= Beginning of Section =

$ cat src/rtl/fetch_redirect_ctrl_if.sv
// Bundle between the branch resolver, commit/trap logic, fetch stage and the redirect controller.
interface fetch_redirect_ctrl_if #(
    parameter int unsigned ADDR_W = 64,
    parameter int unsigned CNT_W  = 32
);
    logic              br_valid_i;
    logic              br_hit_i;
    logic              br_taken_i;
    logic [ADDR_W-1:0] br_pc_i;
    logic [ADDR_W-1:0] br_target_i;
    logic              xcpt_valid_i;
    logic [ADDR_W-1:0] xcpt_target_i;
    logic              if_req_inflight_i;
    logic              if_resp_valid_i;
    logic              pc_redirect_valid_o;
    logic [ADDR_W-1:0] pc_redirect_o;
    logic              flush_fetch_o;
    logic              drop_resp_o;
    logic              stall_decode_o;
    logic              bp_upd_valid_o;
    logic [ADDR_W-1:0] bp_upd_pc_o;
    logic [ADDR_W-1:0] bp_upd_target_o;
    logic              bp_upd_taken_o;
    logic [CNT_W-1:0]  mispredict_cnt_o;

    // Request side: drives resolutions, traps and fetch status
    modport master (
        output br_valid_i, br_hit_i, br_taken_i, br_pc_i, br_target_i,
               xcpt_valid_i, xcpt_target_i, if_req_inflight_i, if_resp_valid_i,
        input  pc_redirect_valid_o, pc_redirect_o, flush_fetch_o, drop_resp_o,
               stall_decode_o, bp_upd_valid_o, bp_upd_pc_o, bp_upd_target_o,
               bp_upd_taken_o, mispredict_cnt_o
    );

    // Controller side
    modport slave (
        input  br_valid_i, br_hit_i, br_taken_i, br_pc_i, br_target_i,
               xcpt_valid_i, xcpt_target_i, if_req_inflight_i, if_resp_valid_i,
        output pc_redirect_valid_o, pc_redirect_o, flush_fetch_o, drop_resp_o,
               stall_decode_o, bp_upd_valid_o, bp_upd_pc_o, bp_upd_target_o,
               bp_upd_taken_o, mispredict_cnt_o
    );
endinterface

$ cat src/rtl/fetch_redirect_ctrl.sv
// Front-end PC redirect sequencer: arbitrates branch-mispredict and trap
// redirects, drains the in-flight ibus fetch, pulses the PC load and trains
// the branch predictor.
module fetch_redirect_ctrl #(
    parameter int unsigned ADDR_W = 64,
    parameter int unsigned CNT_W  = 32
) (
    input  logic                 clk,
    input  logic                 rst_n,
    fetch_redirect_ctrl_if.slave bus
);
    typedef enum logic [1:0] {IDLE, DRAIN, REDIRECT} state_t;

    state_t            state_q, state_d;
    logic [ADDR_W-1:0] tgt_q, tgt_d;
    logic [CNT_W-1:0]  cnt_q, cnt_d;
    logic              bp_vld_q, bp_vld_d;
    logic [ADDR_W-1:0] bp_pc_q, bp_pc_d;
    logic [ADDR_W-1:0] bp_tgt_q, bp_tgt_d;
    logic              bp_tkn_q, bp_tkn_d;

    logic is_idle, mispredict, accept, resp_done;

    assign is_idle    = (state_q == IDLE);
    assign mispredict = bus.br_valid_i & ~bus.br_hit_i;
    // Gated by rst_n so the combinational outputs also read 0 while reset is held
    assign accept     = rst_n & is_idle & (bus.xcpt_valid_i | mispredict);
    assign resp_done  = ~bus.if_req_inflight_i | bus.if_resp_valid_i;

    // Next-state, redirect target, counter and predictor-update capture
    always_comb begin
        state_d  = state_q;
        tgt_d    = tgt_q;
        cnt_d    = cnt_q;
        bp_vld_d = 1'b0;
        bp_pc_d  = bp_pc_q;
        bp_tgt_d = bp_tgt_q;
        bp_tkn_d = bp_tkn_q;

        unique case (state_q)
            IDLE: begin
                if (accept) begin
                    tgt_d   = bus.xcpt_valid_i ? bus.xcpt_target_i : bus.br_target_i;
                    state_d = resp_done ? REDIRECT : DRAIN;
                    if (!bus.xcpt_valid_i)
                        cnt_d = cnt_q + 1'b1;
                end
                if (bus.br_valid_i) begin
                    bp_vld_d = 1'b1;
                    bp_pc_d  = bus.br_pc_i;
                    bp_tgt_d = bus.br_target_i;
                    bp_tkn_d = bus.br_taken_i;
                end
            end
            DRAIN: begin
                if (bus.xcpt_valid_i)
                    tgt_d = bus.xcpt_target_i;
                if (bus.if_resp_valid_i)
                    state_d = REDIRECT;
            end
            REDIRECT: state_d = IDLE;
            default:  state_d = IDLE;
        endcase
    end

    // State and output registers
    always_ff @(posedge clk or negedge rst_n) begin
        if (!rst_n) begin
            state_q  <= IDLE;
            tgt_q    <= '0;
            cnt_q    <= '0;
            bp_vld_q <= 1'b0;
            bp_pc_q  <= '0;
            bp_tgt_q <= '0;
            bp_tkn_q <= 1'b0;
        end else begin
            state_q  <= state_d;
            tgt_q    <= tgt_d;
            cnt_q    <= cnt_d;
            bp_vld_q <= bp_vld_d;
            bp_pc_q  <= bp_pc_d;
            bp_tgt_q <= bp_tgt_d;
            bp_tkn_q <= bp_tkn_d;
        end
    end

    assign bus.pc_redirect_valid_o = (state_q == REDIRECT);
    assign bus.pc_redirect_o       = tgt_q;
    assign bus.stall_decode_o      = ~is_idle;
    assign bus.flush_fetch_o       = accept | ~is_idle;
    assign bus.drop_resp_o         = bus.if_resp_valid_i & (accept | (state_q == DRAIN));
    assign bus.bp_upd_valid_o      = bp_vld_q;
    assign bus.bp_upd_pc_o         = bp_pc_q;
    assign bus.bp_upd_target_o     = bp_tgt_q;
    assign bus.bp_upd_taken_o      = bp_tkn_q;
    assign bus.mispredict_cnt_o    = cnt_q;
endmodule

$ cat src/flat_wrapper.sv
// flat-port wrapper written by rule: the top's interface ports become plain ports
module fetch_redirect_ctrl_flat 
#(
    parameter int unsigned ADDR_W = 64,
    parameter int unsigned CNT_W  = 32
)
  (clk, rst_n, bus_br_valid_i, bus_br_hit_i, bus_br_taken_i, bus_br_pc_i, bus_br_target_i, bus_xcpt_valid_i, bus_xcpt_target_i, bus_if_req_inflight_i, bus_if_resp_valid_i, bus_pc_redirect_valid_o, bus_pc_redirect_o, bus_flush_fetch_o, bus_drop_resp_o, bus_stall_decode_o, bus_bp_upd_valid_o, bus_bp_upd_pc_o, bus_bp_upd_target_o, bus_bp_upd_taken_o, bus_mispredict_cnt_o);
  fetch_redirect_ctrl_if #(.ADDR_W(ADDR_W), .CNT_W(CNT_W)) bus_i ();
  input  logic clk;
  input  logic rst_n;
  input wire logic [$bits(bus_i.br_valid_i)-1:0] bus_br_valid_i;
  input wire logic [$bits(bus_i.br_hit_i)-1:0] bus_br_hit_i;
  input wire logic [$bits(bus_i.br_taken_i)-1:0] bus_br_taken_i;
  input wire logic [$bits(bus_i.br_pc_i)-1:0] bus_br_pc_i;
  input wire logic [$bits(bus_i.br_target_i)-1:0] bus_br_target_i;
  input wire logic [$bits(bus_i.xcpt_valid_i)-1:0] bus_xcpt_valid_i;
  input wire logic [$bits(bus_i.xcpt_target_i)-1:0] bus_xcpt_target_i;
  input wire logic [$bits(bus_i.if_req_inflight_i)-1:0] bus_if_req_inflight_i;
  input wire logic [$bits(bus_i.if_resp_valid_i)-1:0] bus_if_resp_valid_i;
  output wire logic [$bits(bus_i.pc_redirect_valid_o)-1:0] bus_pc_redirect_valid_o;
  output wire logic [$bits(bus_i.pc_redirect_o)-1:0] bus_pc_redirect_o;
  output wire logic [$bits(bus_i.flush_fetch_o)-1:0] bus_flush_fetch_o;
  output wire logic [$bits(bus_i.drop_resp_o)-1:0] bus_drop_resp_o;
  output wire logic [$bits(bus_i.stall_decode_o)-1:0] bus_stall_decode_o;
  output wire logic [$bits(bus_i.bp_upd_valid_o)-1:0] bus_bp_upd_valid_o;
  output wire logic [$bits(bus_i.bp_upd_pc_o)-1:0] bus_bp_upd_pc_o;
  output wire logic [$bits(bus_i.bp_upd_target_o)-1:0] bus_bp_upd_target_o;
  output wire logic [$bits(bus_i.bp_upd_taken_o)-1:0] bus_bp_upd_taken_o;
  output wire logic [$bits(bus_i.mispredict_cnt_o)-1:0] bus_mispredict_cnt_o;
  assign bus_i.br_valid_i = bus_br_valid_i;
  assign bus_i.br_hit_i = bus_br_hit_i;
  assign bus_i.br_taken_i = bus_br_taken_i;
  assign bus_i.br_pc_i = bus_br_pc_i;
  assign bus_i.br_target_i = bus_br_target_i;
  assign bus_i.xcpt_valid_i = bus_xcpt_valid_i;
  assign bus_i.xcpt_target_i = bus_xcpt_target_i;
  assign bus_i.if_req_inflight_i = bus_if_req_inflight_i;
  assign bus_i.if_resp_valid_i = bus_if_resp_valid_i;
  assign bus_pc_redirect_valid_o = bus_i.pc_redirect_valid_o;
  assign bus_pc_redirect_o = bus_i.pc_redirect_o;
  assign bus_flush_fetch_o = bus_i.flush_fetch_o;
  assign bus_drop_resp_o = bus_i.drop_resp_o;
  assign bus_stall_decode_o = bus_i.stall_decode_o;
  assign bus_bp_upd_valid_o = bus_i.bp_upd_valid_o;
  assign bus_bp_upd_pc_o = bus_i.bp_upd_pc_o;
  assign bus_bp_upd_target_o = bus_i.bp_upd_target_o;
  assign bus_bp_upd_taken_o = bus_i.bp_upd_taken_o;
  assign bus_mispredict_cnt_o = bus_i.mispredict_cnt_o;
  fetch_redirect_ctrl #(.ADDR_W(ADDR_W), .CNT_W(CNT_W)) u_core (.clk(clk), .rst_n(rst_n), .bus(bus_i));
endmodule
$ cat config.mk
export PLATFORM = sky130hd
export DESIGN_NAME = fetch_redirect_ctrl_flat
export DESIGN_NICKNAME = d
export VERILOG_FILES = /design/src/rtl/fetch_redirect_ctrl_if.sv /design/src/rtl/fetch_redirect_ctrl.sv /design/src/flat_wrapper.sv
export SDC_FILE = /design/constraint.sdc
export NUM_CORES = 1
export LEC_CHECK = 0
export BUFFER_PORTS_ARGS = -buffer_cell sky130_fd_sc_hd__buf_4
export CAP_MARGIN = 20
export CORE_AREA = 2 2 169 171
export CTS_CLUSTER_DIAMETER = 30
export DETAILED_ROUTE_END_ITERATION = 8
export DIE_AREA = 0 0 171 173
export PLACE_DENSITY = 0.72
export SLEW_MARGIN = 40
export SYNTH_ARGS = -nofsm -noshare
export SYNTH_HDL_FRONTEND = slang
export SYNTH_SLANG_ARGS = --single-unit
$ cat constraint.sdc
create_clock -name clk -period 2.1 [get_ports clk]
set_input_delay 0.21 -clock clk [delete_from_list [all_inputs] [get_ports clk]]
set_output_delay 0.21 -clock clk [all_outputs]
set_load 0.01 [all_outputs]
==> run metrics <==
hold path endpoint u_core.bus.pc_redirect_o[42]$_DFFE_PN0P_; CTS root buf clkbuf_16; Worst Skew 0.0132 ns; CTS H-Tree Depth 2; Distinct cells, synth 37; fin crit period 1.87 ns; dpl cell area 13500 sq um; largest net degree at the start of global routing 131; final hold vios 0; GRT Util Overall 22.9%; die width 171 microns; Synth Area in Compound Gates 3.75%; grt total ovfl 0; synthesized area per cell 13.9 sq um; remaining routing DRC violations 0; Ports 430; post-synthesis adder-cell area fraction 0.128%; Synth Instances 705; setup tns final 0 ns; Worst Path Required 2.57 ns; Post-synth top cells 228 x dfrtp_1, 99 x mux2_4, 77 x nand2_1; FF-to-FF End u_core.bus.pc_redirect_o[5]$_DFFE_PN0P_; top cells by area, synth dfrtp_1 58%, mux2_4 15%, mux2i_1 6.6%, mux2_2 3.6%, nand2_1 3.0%; Yosys warning count 0; CP arrival 2.34 ns; hold slack 0.0132 ns; global-route wire length before repair 53100 microns; HP Start bus_xcpt_target_i[42]; CTS tree done; status finished, final reports clean; Rel. slew slack 52.2%; layout cells sized above 1 49.6%; Initial Util 35.4%; GR Util met3 6.52%; final net count 1569; worst-skew pair later-pin latency 0.53 ns; synthesis-to-finish area growth 79.2%; drt wl/cell 19.4 microns; Slowest Stage Delay on Critical Path 0.58 ns; ys flop type dfrtp_1; crit path cell chain dlygate4sd3_1, buf_8, buf_4, o211ai_1, a211oi_1, dlygate4sd3_1; leakage 8.66 nW; Worst setup EP type flop; period utilization 89.2%; crit-path most repeated cell dlygate4sd3_1; Place WS 0.310 ns; CP max stage cell dlygate4sd3_1; clk sink count 228; critical path class input port to flop; maximum VDD drop 925 uV; mux contribution to synthesized area 25.3%; WL final 34700 microns; max-cap viol count 0; Max Clk Rate 534 MHz; layer with the highest usage met2; EDFF count, synth 0; worst-margin pin slew 0.717 ns; Setup Viol. Count Final 0; most frequent cell after synthesis dfrtp_1; row count 61; R2R setup slack 0.26 ns; CP startpoint kind input port; power per cell area 1110 nW/um^2; Hold Path Stages 3; Clock Tree Buf Depth 3; postcts setup bufs 0; RSZ-0062 raised after global routing no; async set or reset register ratio after synthesis 100%; post-DP HPWL 21000 microns; fill count 1945; cts bufs inserted 56; main combinational cell family by area after synthesis multiplexers; final setup margin 0.227 ns; Post-Syn Area 9770 sq um; initial antenna violation count 0; n_diodes 0; Synth Area in Simple Gates 6.57%; Post-DRT Antenna Nets 0; core box area 27600 sq um; routed via count 8441; share of the synthesized area in the top cell type 58.4%; met2 Use GR 40.2%; Seq cells post-synth 228; worst-path maximum fanout 39; iteration count of the initial detailed-routing pass 5; Hold Crit Class input port to flop; clock-pin slew on the worst setup and hold paths 0.05 ns; Total Die Area 29600 sq um; IO Port Bufs 429; Initial DRC Count 407; vias per cell 4.71; xor/xnor share of the synthesized area 2.78%; final-report max-slew violation count 0; grt met1 use 24.6%; sequential area share after synthesis 58.4%; Syn Nets 906; Final Wtd Congestion 0.798; Die H 173 microns; FF-to-FF Start u_core.state_q[1]$_DFFE_PN0P_; R2R cell count 6; vias in the first global route 9574; post-synth top area cell dfrtp_1; Final Cell Area 17500 sq um
## stage by stage
step           util [%]  total power [mW]  cells
3_3_place_gp       48.9              9.41   1502
5_1_grt            63.4              20.2   1791
6_report           63.4              19.5   1791
3_5_place_dp       48.9              9.50   1502
2_1_floorplan         -              7.37    705
4_1_cts            63.3              19.5   1791
## sequential cells by signal (all words and copies together) (netlist names)
name                         flops
u_core.bus.bp_upd_valid_o        1
u_core.bus.bp_upd_pc_o          64
u_core.bus.mispredict_cnt_o     32
u_core.bus.bp_upd_target_o      64
u_core.bus.bp_upd_taken_o        1
u_core.state_q                   2
u_core.bus.pc_redirect_o        64
## layer usage
| metal | part of all wire (%) | wire (microns) |
|---|---|---|
| met1 | 37 | 12900 |
| met2 | 50 | 17400 |
| met3 | 7.1 | 2470 |
| met4 | 5.6 | 1940 |
| met5 | 0 | 0 |
## cells in the final DEF (no fill, tap or decap), types with 10 or more instances in the layout
cell type        n
bufinv_16       14
nand2_1         77
o21ai_1         12
xnor2_1         13
buf_4          449
nor3_1          10
mux2_4          99
clkbuf_16       57
mux2_2          31
mux2i_1         64
xor2_1          18
dfrtp_1        228
dlygate4sd3_1  186
o21ai_0         53
## layout make-up
type | instances | area [sq um] | area share, %
Sequential cell | 228 | 5710 | 32.6
Timing Repair Buffer | 643 | 5380 | 30.7
Multi-Input combinational cell | 431 | 3800 | 21.7
Clock buffer | 67 | 1540 | 8.82
Clock inverter | 36 | 574 | 3.28
Tap cell | 378 | 473 | 2.70
Inverter | 8 | 30.0 | 0.172
## how the worst max path moves through the flow
stage	depth (start not counted)	to	from	slack [ns]
after detailed placement	6	u_core.bus.pc_redirect_o[9]$_DFFE_PN0P_	u_core.state_q[1]$_DFFE_PN0P_	0.31
after global routing	6	u_core.state_q[0]$_DFFE_PN0P_	rst_n	0.08
final	6	u_core.state_q[0]$_DFFE_PN0P_	rst_n	0.23
after floorplan	6	u_core.bus.bp_upd_pc_o[0]$_DFFE_PN0P_	u_core.state_q[0]$_DFFE_PN0P_	0.48
after global placement	6	u_core.bus.pc_redirect_o[5]$_DFFE_PN0P_	u_core.state_q[1]$_DFFE_PN0P_	0.35
after CTS	6	u_core.state_q[0]$_DFFE_PN0P_	rst_n	0.18
## timing repair
action | 4_1_cts | 5_1_grt
hold buffers | 186 | 0
hold endpoints to repair | 352 | 0
resized for setup | 0 | 0
## cells by family after synthesis
| group | Yosys count |
|---|---|
| AO/OA/AOI/OAI | 71 |
| XOR/XNOR | 31 |
| adder cells (fa/ha/maj) | 1 |
| buffers and inverters | 46 |
| flip-flops | 228 |
| multiplexers | 194 |
| AND/OR/NAND/NOR | 134 |
## worst max-delay path, delay by kind of cell
| kind | cells | cell delay [ns] |
|---|---|---|
| AO/OA/AOI/OAI | 2 | 0.40 |
| buffers and inverters | 4 | 1.71 |
## power breakdown
| group | total [mW] | switching (mW) | internal, mW |
|---|---|---|---|
| Clock | 9.63 | 2.71 | 6.92 |
| Combinational | 4.10 | 1.75 | 2.36 |
| Sequential | 5.77 | 0.564 | 5.21 |
Note: power is estimated with default switching activity, not from simulation.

= End of Section =

→ **What is expected**:
Copy, from the lines above, each one that holds "predictor".

→ **Task response**:
// the branch predictor.
    // Next-state, redirect target, counter and predictor-update capture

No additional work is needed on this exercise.